The purpose of the #KnowYourNeighbour campaign was to remind students of the importance of interacting with the people that surround them, particularly their neighbours.
Posters shared on social media encouraged students to chat to their neighbours, take a selfie with them, put up an interesting caption and share on social media with the hashtag #KnowYourNeighbour to win a prize.
The subwardens from second- and third-tier residences later also adopted the #KnowYourNeighbour campaign with the aim of promoting peer support. The campaign aims to address how mental health is handled in residences. The intention is to get the Residence Council to engage with university management to put systems in place to help students deal with suicide-inducing problems.
Stigma and bias shame us all
According to Tshegofatso Putu, SRC residence chair, on average, one in every four students at UCT suffers from a mental illness. The stigma and misconceptions around mental illness make many people hesitant to come forward and ask for help. Putu added that this is accompanied by a lack of understanding and a general lack of awareness of mental disorders.
The stigma attached to Liesbeeck Gardens because of the number of student suicides over the years motivated the house committee to start the #KnowYourNeighbour campaign.
“This new house committee is determined to assist in changing the narrative of the residence. They started the campaign to promote community in the residence,” says SRC residence chair, Tshegofatso Putu.
UCT tries to provide care for students in the form of wardens, who act as guardians to all students in the residence in the event of an emergency, and counselling through Student Wellness. House committees in residences organise numerous activities throughout the year in order to maintain a balanced residence experience.
This is your chance to reach out!
The numerous discussions surrounding mental illness and isolation in residences has been driving the SRC's focus on residences. The fact that a quarter of UCT students live in residences lent the SRC campaign greater reach and bigger impact.
“There has been a series of suicides and assaults in residences this year. There is much outcry regarding safety and assistance for emergencies in residences. This campaign was a response to the need for the spirit of community and looking out for each other,” says Putu.
Although the selfie competition was directed at residence students because of the ease of administration, non-residence students have also been encouraged to get to know their neighbours. The campaign has been well received by students and has raised awareness about the importance of community in the residence system and in the UCT community at large.
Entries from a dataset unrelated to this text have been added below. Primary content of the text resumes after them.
File: src/rtl/pattern_machine_pkg.sv
// Shared defaults and mode encodings for the serial pattern matcher.
package pattern_machine_pkg;

    localparam int unsigned W_DEFAULT  = 4;
    localparam int unsigned CW_DEFAULT = 8;

    localparam logic MODE_OVERLAP    = 1'b0;
    localparam logic MODE_NONOVERLAP = 1'b1;

endpackage

File: src/rtl/dff_n.sv
// Width-parameterised enabled D register with asynchronous active-low reset to zero.
module dff_n #(
    parameter int unsigned WIDTH = 1
) (
    input  logic             CLK,
    input  logic             RESET,
    input  logic             en,
    input  logic [WIDTH-1:0] d,
    output logic [WIDTH-1:0] q
);

    always_ff @(posedge CLK or negedge RESET) begin
        if (!RESET) begin
            q <= '0;
        end else if (en) begin
            q <= d;
        end
    end

endmodule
“The campaign raised the issue about isolation in residences and how communities should go about assisting to make their residence more accommodating for everyone,” explains Putu. “We had many students sharing posts about the campaign and a poster reach of well over 12 000 people from social media within two weeks.”
The winner of the selfie competition will be announced shortly – the SRC and Residence Council are in the process of getting all the entries from social media.
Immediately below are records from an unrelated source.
## src/rtl/v_fifo_stream_pkg.sv

```systemverilog
// rtl/v_fifo_stream_pkg.sv - shared width helpers and parameter legality check for v_fifo_stream
package v_fifo_stream_pkg;

   function automatic int cnt_width(input int depth);
      return $clog2(depth + 1);
   endfunction

   function automatic int ptr_width(input int depth);
      return (depth > 1) ? $clog2(depth) : 1;
   endfunction

   // Lane addressing never wraps inside a beat only if depth is a multiple of both beat sizes.
   function automatic bit params_ok(input int w, input int r, input int depth);
      return (w > 0) && (r > 0) && (depth > 0) && (depth % w == 0) && (depth % r == 0);
   endfunction

endpackage

```

## src/rtl/v_fifo_ram.sv

```systemverilog
// rtl/v_fifo_ram.sv - element storage: W-lane synchronous write, R-lane combinational read
module v_fifo_ram #(
   parameter int NBits = 8,
   parameter int W     = 4,
   parameter int R     = 2,
   parameter int D     = 16,
   parameter int PW    = 4
) (
   input  logic                     clk_in,
   input  logic                     wr_en,
   input  logic [PW-1:0]            wr_addr,
   input  logic [W-1:0][NBits-1:0]  wr_data,
   input  logic [PW-1:0]            rd_addr,
   output logic [R-1:0][NBits-1:0]  rd_data
);

   logic [NBits-1:0] mem [D];

   // Beat base addresses are multiples of the beat size, so base + lane stays below D.
   always_ff @(posedge clk_in) begin
      if (wr_en) begin
         for (int i = 0; i < W; i++) begin
            mem[wr_addr + PW'(i)] <= wr_data[i];
         end
      end
   end

   always_comb begin
      rd_data = '0;
      for (int i = 0; i < R; i++) begin
         rd_data[i] = mem[rd_addr + PW'(i)];
      end
   end

endmodule

```

## src/rtl/v_fifo_stream.sv

```systemverilog
// rtl/v_fifo_stream.sv - width-converting show-ahead FIFO with hold/rewind replay mark
module v_fifo_stream
   import v_fifo_stream_pkg::*;
#(
   parameter int NBits            = 8,
   parameter int ElementsPerWrite = 4,
   parameter int ElementsPerRead  = 2,
   parameter int DepthElems       = 16
) (
   input  logic                                       clk_in,
   input  logic                                       rst_in,
   input  logic                                       wr_valid,
   output logic                                       wr_ready,
   input  logic [ElementsPerWrite-1:0][NBits-1:0]     wr_data,
   input  logic                                       rd_ready,
   output logic                                       rd_valid,
   output logic [ElementsPerRead-1:0][NBits-1:0]      rd_data,
   input  logic                                       hold,
   input  logic                                       rewind,
   output logic [cnt_width(DepthElems)-1:0]           avail,
   output logic [cnt_width(DepthElems)-1:0]           used,
   output logic                                       err_ovf,
   output logic                                       err_udf
);

   localparam int W  = ElementsPerWrite;
   localparam int R  = ElementsPerRead;
   localparam int D  = DepthElems;
   localparam int CW = cnt_width(D);
   localparam int PW = ptr_width(D);

   generate
      if (!params_ok(W, R, D)) begin : g_bad_params
         $error("v_fifo_stream: DepthElems must be a positive multiple of both beat sizes");
      end
   endgenerate

   logic [PW-1:0] wr_ptr, rd_ptr, mark, rd_ptr_nxt;
   logic [CW-1:0] avail_nxt, wr_add;
   logic          wr_fire, rd_fire, do_rewind;

   function automatic logic [PW-1:0] adv(input logic [PW-1:0] p, input int n);
      logic [PW:0] s;
      s = {1'b0, p} + (PW+1)'(n);
      if (s >= (PW+1)'(D)) s = s - (PW+1)'(D);
      return s[PW-1:0];
   endfunction

   assign wr_ready  = (used <= CW'(D - W));
   assign rd_valid  = (avail >= CW'(R));
   assign wr_fire   = wr_valid && wr_ready;
   assign rd_fire   = rd_valid && rd_ready;
   assign do_rewind = rewind && hold;
   assign wr_add    = wr_fire ? CW'(W) : '0;

   // A rewind replays everything from the mark, so any read in that cycle is dropped.
   always_comb begin
      rd_ptr_nxt = rd_ptr;
      avail_nxt  = avail + wr_add;
      if (do_rewind) begin
         rd_ptr_nxt = mark;
         avail_nxt  = used + wr_add;
      end else if (rd_fire) begin
         rd_ptr_nxt = adv(rd_ptr, R);
         avail_nxt  = avail + wr_add - CW'(R);
      end
   end

   always_ff @(posedge clk_in) begin
      if (rst_in) begin
         wr_ptr  <= '0;
         rd_ptr  <= '0;
         mark    <= '0;
         avail   <= '0;
         used    <= '0;
         err_ovf <= 1'b0;
         err_udf <= 1'b0;
      end else begin
         if (wr_fire) wr_ptr <= adv(wr_ptr, W);
         rd_ptr <= rd_ptr_nxt;
         avail  <= avail_nxt;
         // Without hold the mark follows the read pointer, releasing read space at once.
         if (!hold) begin
            mark <= rd_ptr_nxt;
            used <= avail_nxt;
         end else begin
            used <= used + wr_add;
         end
         if (wr_valid && !wr_ready) err_ovf <= 1'b1;
         if (rd_ready && !rd_valid && !rewind) err_udf <= 1'b1;
      end
   end

   v_fifo_ram #(
      .NBits (NBits),
      .W     (W),
      .R     (R),
      .D     (D),
      .PW    (PW)
   ) u_ram (
      .clk_in  (clk_in),
      .wr_en   (wr_fire && !rst_in),
      .wr_addr (wr_ptr),
      .wr_data (wr_data),
      .rd_addr (rd_ptr),
      .rd_data (rd_data)
   );

endmodule

```

## config.mk

```make
export PLATFORM = sky130hd
export DESIGN_NAME = v_fifo_stream
export DESIGN_NICKNAME = d
export VERILOG_FILES = /design/src/rtl/v_fifo_stream_pkg.sv /design/src/rtl/v_fifo_ram.sv /design/src/rtl/v_fifo_stream.sv
export SDC_FILE = /design/constraint.sdc
export NUM_CORES = 1
export LEC_CHECK = 0
export CAP_MARGIN = 20
export CORE_AREA = 3 3 164 118
export DETAILED_ROUTE_END_ITERATION = 8
export DIE_AREA = 0 0 167 121
export PLACE_DENSITY = 0.66
export SYNTH_ARGS = -nofsm -noshare
export SYNTH_HDL_FRONTEND = slang
export SYNTH_SLANG_ARGS = --single-unit
```

## constraint.sdc

```tcl
create_clock -name clk_in -period 3.3 [get_ports clk_in]
set_input_delay 0.66 -clock clk_in [delete_from_list [all_inputs] [get_ports clk_in]]
set_output_delay 0.66 -clock clk_in [all_outputs]
set_load 0.01 [all_outputs]
```

==> flow_summary.toml <==
[status]
outcome = "finished, final reports clean"

[run]
drv_cap = 0

[worst_setup_path]
critPathArrivalTime_ps = 2550
cp-start-kind = "flip-flop"
critPathKind = "reg -> out"
cp_max_fo = 10
end_kind = "output port"
critPathRequiredTime_ps = 2640

[finish]
nets = 539
fill_cells = 1445
diodes = 0
multiInputGateArea_mm2 = 0.00264
regArea_mm2 = 0.00429
drive_gt1_frac = 0.209
syn_to_final_growth_pct = 22.5

[place]
place_ws_ps = 174
gp_congestion = 0.780
dpl.hpwl_mm = 9.86
portBuffers = 67

[cts]
clockBufferDepth = 2
cts_made_buffers = 17
cts_tree = "done"
clock_sinks = 150
htree_levels = 4
cts-root-buf = "clkbuf_16"
path_clk_slew_ps = 60
insertion_delay_ps = 420
cts-hold-fix-buffers = 0

[synthesis]
synth_top_cell_area_share = 0.541
syn_area_per_cell_um2 = 17.2
ys.warnings.count = 0
ys_ff_latch = 150
synth_cell_type_count = 37
syn_nets = 461
synthCells = 412
ys_seq_area_frac = 0.603
async_flop_share = 0
synth_flop_cell = "edfxtp_1"
yosys-top-cells-area = "edfxtp_1 (54%), mux4_2 (16%), mux2i_1 (7.2%), dfxtp_1 (6.2%), mux4_1 (2.2%)"
synth_top_area_cell = "edfxtp_1"
syn_area_mm2 = 0.00710
synth_edf_count = 128

[timing]
fin_crit_ps = 3210
tns_ps = 0
setup_ws_ps = 94.7
rsz0062_at_grt = "no"
skew_ps = 6.99
slew_violations = 0
tightest_slew_ps = 679
max_freq_mhz = 312
post-route-period-util = 0.971
max_slew_margin = 0.543
final_hold_viol_count = 0
setup_viol = 0

[power_and_ir_drop]
pwr-share-comb = 0.163
pwr-share-clk = 0.374
p_leak_nw = 2.89
p_int_mw = 3.57
peakVddDrop_v = 0.000309
p_switching_mw = 1.16
seqPwrFrac = 0.463
swShare = 0.245
p_per_area_mw_per_mm2 = 543

[drt]
vias = 4111
finalWirelength_mm = 15.2
ant_nets = 0
wl_per_cell_um = 20.7
routed_via_density = 5.57
drc = 0
dr.pass1.iters = 4
drt-initial-drc-count = 326

[grt]
met3_usage = 0.0462
met2_usage = 0.237
met1_usage = 0.216
grt_pass1_wl_mm = 23.6
grtUsageTotal = 0.157
grt.busiest_layer = "met2"
antenna_found_initial = 0
grt_max_degree = 78
grt.overflow.total = 0
grt_pass1_vias = 4143

[floorplan]
die_x_um = 167
io_pins = 68
die-area_mm2 = 0.0202
die_y_um = 121
core_area_mm2 = 0.0179
start_util = 0.397
rows = 41

[min_path]
hold_class = "reg -> reg"
## power groups by stage
stage | sequential [mW] | combinational [mW] | clock, mW
detailed placement | 2.23 | 0.759 | 0
CTS | 2.19 | 0.781 | 1.82
floorplan | 2.22 | 0.445 | 0
global placement | 2.22 | 0.743 | 0
finish | 2.19 | 0.771 | 1.77
global route | 2.19 | 0.837 | 1.90
## stage by stage
step                      total power, mW  instance area [um^2]   util  std cells  hold slack (ps)
after global placement               2.96                  8080  0.451        702              435
after global routing                 4.93                  8700  0.486        738              482
after CTS                            4.78                  8680  0.485        738              452
after detailed placement             2.99                  8080  0.451        702              442
after floorplan                      2.66                  7100      -        412              432
final                                4.73                  8700  0.486        738              452
## cell usage after synthesis (3+ instances only)
library cell  instances
nand2_1              18
o211a_1               3
a311oi_1              4
a211oi_1              6
a22oi_1              16
ha_1                 11
o21ai_0               3
inv_1                12
mux4_2               50
edfxtp_1            128
buf_2                12
mux4_1                6
dfxtp_1              22
or3_1                 3
buf_4                 4
a21oi_1               8
or4_1                 3
mux2i_1              51
nor4_1                3
and2_1                6
clkbuf_1              7
nor2_1               16
xnor2_1               3
## worst max-delay path, cell delays in order, from the launching register on
cell and delay [ps]:
dfxtp_4 370, ha_2 220, xor2_4 170, buf_12 170, buf_4 150, mux4_1 550
mux2i_1 200, dlygate4sd2_1 300
## layer usage
layer,routed length (um),vias to the layer above
met2,7080,119
li1,-,1846
met5,0,-
met4,230,0
met1,7070,2126
met3,868,20
## timing repair
action | in CTS | in global routing
resized for setup | 9 | 9
gates cloned | 1 | 0
endpoints found under the setup margin | 8 | 6
buffers inserted | 4 | 0
## state kept, by name, summed over array words and instances, names as in the netlist
signal / flops
u_ram.mem: 128
avail: 5
mark: 4
wr_ptr: 2
err_ovf: 1
rd_ptr: 4
used: 5
err_udf: 1
## final cells by class
type	count	area share
inverters	12	0.00518
well taps	236	0.0339
multi-input cells	224	0.303
repair buffers	85	0.103
clock buffers	18	0.0493
flip-flops and latches	150	0.493
clock inverters	13	0.0124
## final timing paths
path | from | endpoint | slack, ps | cells past startpoint
worst max-delay path | rd_ptr[0] | rd_data[11] | 90 | 7
worst min-delay path | err_ovf | err_ovf | 450 | 2
worst max register to register | used[1] | avail[4] | 770 | 7
worst min register to register | err_ovf | err_ovf | 450 | 2
## placed cells by master (no fill, tap or decap), drive strengths merged, types with 4 or more instances in the layout
cell             n
clkbuf          19
dlygate4sd2      5
nor2            16
clkdlybuf4s50   58
nand2           18
ha              11
and2             6
a21oi            8
a311oi           4
inv             15
buf             17
dfxtp           22
clkinv           6
edfxtp         128
a22oi           16
mux2i           51
mux4            56
a211oi           6
## kinds of logic after synthesis
logic type | after synthesis | synth area share
compound gates | 48 | 0.0523
xor+xnor | 5 | 0.00987
flops | 150 | 0.603
mux | 108 | 0.254
fa+ha+maj | 11 | 0.0194
simple gates | 52 | 0.0344
buf+inv | 38 | 0.0266
Power figures use the tool's default switching activity.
“The reach of the hashtag has been incredible. Many students wrote to tell us about what a great initiative it was and that they hoped that it would be done earlier in the year next year so that neighbourly relationships are fostered earlier,” says Putu.
Putu concluded: “The campaign was more than the selfie competition. The competition aimed to raise awareness about isolation in residences. The competition and the selfies were a great way to get people involved and thinking about the necessity and the importance of knowing their neighbours.”